MNHQ have commented on this thread.

Gatekeeper Thu 05-Feb-15 13:21:49

Every female on my mother's side had/has under active thyroid and I get mine checked every year. TSH level this yr is 2.98 'all perfectly normal' says GP

However I have symptoms..hoarse voice, constipation, joint stiffness, lack of co-ordination pins and needles, feeling like something is stuck in my throat, v. v. tired, zero libido etc etc. I can't shift my excess weight no matter what i do and I feel crap

Cannot afford to go private at all but how can i persuade my GP to prescribe when their guidelines say they don't have to ?

honeysucklejasmine Thu 05-Feb-15 13:24:17

Honestly I don't think you can. If TSH is normal then prescribing could risak hyperthyroidism, which is quite dangerous.

However, I would be taking these other symptoms to him, preferably with a diary of when you experienced them and how severe. Insist on them looking in to it.

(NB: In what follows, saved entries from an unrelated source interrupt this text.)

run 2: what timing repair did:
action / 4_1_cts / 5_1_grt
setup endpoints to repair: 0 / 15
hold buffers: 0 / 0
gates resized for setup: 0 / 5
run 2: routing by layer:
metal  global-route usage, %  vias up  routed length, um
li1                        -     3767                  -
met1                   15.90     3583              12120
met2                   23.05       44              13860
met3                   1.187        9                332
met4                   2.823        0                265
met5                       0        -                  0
===== config.mk =====
export PLATFORM = sky130hd
export DESIGN_NAME = mio_bus
export DESIGN_NICKNAME = d
export VERILOG_FILES = /design/src/rtl/mio_bus.sv
export SDC_FILE = /design/constraint.sdc
export NUM_CORES = 1
export LEC_CHECK = 0
export ABC_CLOCK_PERIOD_IN_PS = 5850
export CORE_MARGIN = 1.5
export CORE_UTILIZATION = 39
export CTS_CLUSTER_DIAMETER = 50
export CTS_CLUSTER_SIZE = 40
export DETAILED_ROUTE_END_ITERATION = 8
export PLACE_DENSITY = 0.84
export SLEW_MARGIN = 20
export SYNTH_ARGS = -nofsm -noshare
export SYNTH_HDL_FRONTEND = slang
export SYNTH_SLANG_ARGS = --single-unit

===== constraint.sdc =====
create_clock -name clk -period 5.85 [get_ports clk]
set_clock_uncertainty 0.15 [all_clocks]
set_input_delay 1.17 -clock clk [delete_from_list [all_inputs] [get_ports clk]]
set_output_delay 1.17 -clock clk [all_outputs]
set_load 0.05 [all_outputs]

DeliciousIrony Thu 05-Feb-15 13:31:34

No personal experience but I am also considering going to doctor's for similar symptoms.

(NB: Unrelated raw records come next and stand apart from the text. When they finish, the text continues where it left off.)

$ cat src/rtl/mac.sv
// Signed 8x8 -> 26-bit multiply-accumulate. The accumulator adds a*b on
// every clock edge, so callers gate the operands to zero when idle.
// clr_n is a synchronous clear that takes priority over accumulation.
module mac
    import mac_pkg::*;
(
    input  logic                    clk,
    input  logic                    rst_n,
    input  logic                    clr_n,
    input  logic signed [OP_W-1:0]  a,
    input  logic signed [OP_W-1:0]  b,
    output logic signed [ACC_W-1:0] acc
);

    logic signed [2*OP_W-1:0] prod;

    assign prod = a * b;

    // Accumulate the sign-extended product; clear on reset or clr_n.
    always_ff @(posedge clk or negedge rst_n) begin
        // NOTE: sequential state uses non-blocking (<=) so every register
        // samples the values from before the edge, independent of ordering.
        if (!rst_n) begin
            acc <= '0;
        end else if (!clr_n) begin
            acc <= '0;
        end else begin
            acc <= acc + {{(ACC_W-2*OP_W){prod[2*OP_W-1]}}, prod};
        end
    end

endmodule : mac

$ cat src/rtl/dot_ctrl.sv
// Dot-product sequencer: reads len operand pairs from two synchronous-read
// memories, feeds them to a mac instance and captures the sum.
// Optional macro DOT_SAT_EN clamps the captured result to signed 16 bits
// and reports clamping on sat; without it sat is tied low.
module dot_ctrl
    import mac_pkg::*;
#(
    parameter int LEN_W  = 7,
    parameter int ADDR_W = 8
) (
    input  logic                    clk,
    input  logic                    rst_n,
    input  logic                    start,
    input  logic                    abort,
    input  logic [LEN_W-1:0]        len,
    input  logic [ADDR_W-1:0]       base_a,
    input  logic [ADDR_W-1:0]       base_b,
    output logic                    rd_en,
    output logic [ADDR_W-1:0]       addr_a,
    output logic [ADDR_W-1:0]       addr_b,
    input  logic signed [OP_W-1:0]  rdata_a,
    input  logic signed [OP_W-1:0]  rdata_b,
    output logic                    busy,
    output logic                    done,
    output logic signed [ACC_W-1:0] result,
    output logic                    sat
);

    dot_state_t               state;
    logic [LEN_W-1:0]         len_q;
    logic [LEN_W-1:0]         idx;
    logic                     data_vld;
    logic                     clr_n;
    logic signed [OP_W-1:0]   op_a;
    logic signed [OP_W-1:0]   op_b;
    logic signed [ACC_W-1:0]  acc;
    logic signed [ACC_W-1:0]  cap_val;
`ifdef DOT_SAT_EN
    logic                     cap_sat;
`endif

    // Zero the MAC operands whenever no read data is returning.
    always_comb begin
        op_a = data_vld ? rdata_a : '0;
        op_b = data_vld ? rdata_b : '0;
    end

    // Value (and clamp flag) to be loaded into result at capture.
    always_comb begin
        // NOTE: every always_comb output gets a default first so no path
        // leaves it unassigned, which would infer a latch.
        cap_val = acc;
`ifdef DOT_SAT_EN
        cap_sat = 1'b0;
        if (acc > SAT_MAX) begin
            cap_val = SAT_MAX;
            cap_sat = 1'b1;
        end else if (acc < SAT_MIN) begin
            cap_val = SAT_MIN;
            cap_sat = 1'b1;
        end
`endif
    end

    // Job FSM with registered read strobe, addresses, MAC clear and status.
    always_ff @(posedge clk or negedge rst_n) begin
        if (!rst_n) begin
            state    <= ST_IDLE;
            len_q    <= '0;
            idx      <= '0;
            data_vld <= 1'b0;
            clr_n    <= 1'b1;
            rd_en    <= 1'b0;
            addr_a   <= '0;
            addr_b   <= '0;
            busy     <= 1'b0;
            done     <= 1'b0;
            result   <= '0;
`ifdef DOT_SAT_EN
            sat      <= 1'b0;
`endif
        end else begin
            done     <= 1'b0;
            data_vld <= rd_en;
            if (abort && state != ST_IDLE) begin
                // Cancel: drop in-flight reads, keep result and sat.
                state    <= ST_IDLE;
                rd_en    <= 1'b0;
                data_vld <= 1'b0;
                clr_n    <= 1'b1;
                busy     <= 1'b0;
            end else begin
                unique case (state)
                    ST_IDLE: begin
                        if (start) begin
                            state  <= ST_CLR;
                            len_q  <= len;
                            idx    <= '0;
                            clr_n  <= 1'b0;
                            busy   <= 1'b1;
                            rd_en  <= (len != '0);
                            addr_a <= base_a;
                            addr_b <= base_b;
                        end
                    end
                    ST_CLR: begin
                        clr_n <= 1'b1;
                        if (len_q == '0) begin
                            state <= ST_CAPT;
                            rd_en <= 1'b0;
                        end else if (len_q > LEN_W'(1)) begin
                            state  <= ST_RUN;
                            idx    <= idx + LEN_W'(1);
                            addr_a <= addr_a + ADDR_W'(1);
                            addr_b <= addr_b + ADDR_W'(1);
                        end else begin
                            state <= ST_DRAIN;
                            rd_en <= 1'b0;
                        end
                    end
                    ST_RUN: begin
                        if (idx == len_q - LEN_W'(1)) begin
                            state <= ST_DRAIN;
                            rd_en <= 1'b0;
                        end else begin
                            idx    <= idx + LEN_W'(1);
                            addr_a <= addr_a + ADDR_W'(1);
                            addr_b <= addr_b + ADDR_W'(1);
                        end
                    end
                    ST_DRAIN: begin
                        state <= ST_CAPT;
                    end
                    ST_CAPT: begin
                        state  <= ST_IDLE;
                        busy   <= 1'b0;
                        done   <= 1'b1;
                        result <= cap_val;
`ifdef DOT_SAT_EN
                        sat    <= cap_sat;
`endif
                    end
                    default: begin
                        state <= ST_IDLE;
                    end
                endcase
            end
        end
    end

`ifndef DOT_SAT_EN
    assign sat = 1'b0;
`endif

    mac u_mac (
        .clk   (clk),
        .rst_n (rst_n),
        .clr_n (clr_n),
        .a     (op_a),
        .b     (op_b),
        .acc   (acc)
    );

endmodule : dot_ctrl

$ cat config.mk
export PLATFORM = sky130hd
export DESIGN_NAME = dot_ctrl
export DESIGN_NICKNAME = d
export VERILOG_FILES = /design/src/rtl/mac_pkg.sv /design/src/rtl/mac.sv /design/src/rtl/dot_ctrl.sv
export SDC_FILE = /design/constraint.sdc
export NUM_CORES = 1
export LEC_CHECK = 0
export CAP_MARGIN = 20
export CORE_MARGIN = 2
export CORE_UTILIZATION = 40
export DETAILED_ROUTE_END_ITERATION = 10
export PLACE_DENSITY = 0.6
export RECOVER_POWER = 100
export SYNTH_ARGS = -nofsm -noshare
export SYNTH_HDL_FRONTEND = slang
export SYNTH_SLANG_ARGS = --single-unit
$ cat constraint.sdc
create_clock -name clk -period 14.4 [get_ports clk]
set_clock_uncertainty 0.15 [all_clocks]
set_input_delay 1.44 -clock clk [delete_from_list [all_inputs] [get_ports clk]]
set_output_delay 1.44 -clock clk [all_outputs]
set_load 0.1 [all_outputs]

ThyroidUK say: "Many doctors only do the TSH test. However, some doctors believe that all the tests need to be done i.e. TSH, FT4, FT3, TPO and TgAb. This will ensure that other thyroid problems are not missed", so maybe worth asking to see a different GP and asking for these to be done? Keep a log of your symptoms that you can bring with you to help your case.

They also say: "Ask your doctor to check your B12, folate, ferritin and Vitamin D levels as deficiencies of any one of these could be a reason for your ill health" (and can produce similar symptoms to hypothyroidism).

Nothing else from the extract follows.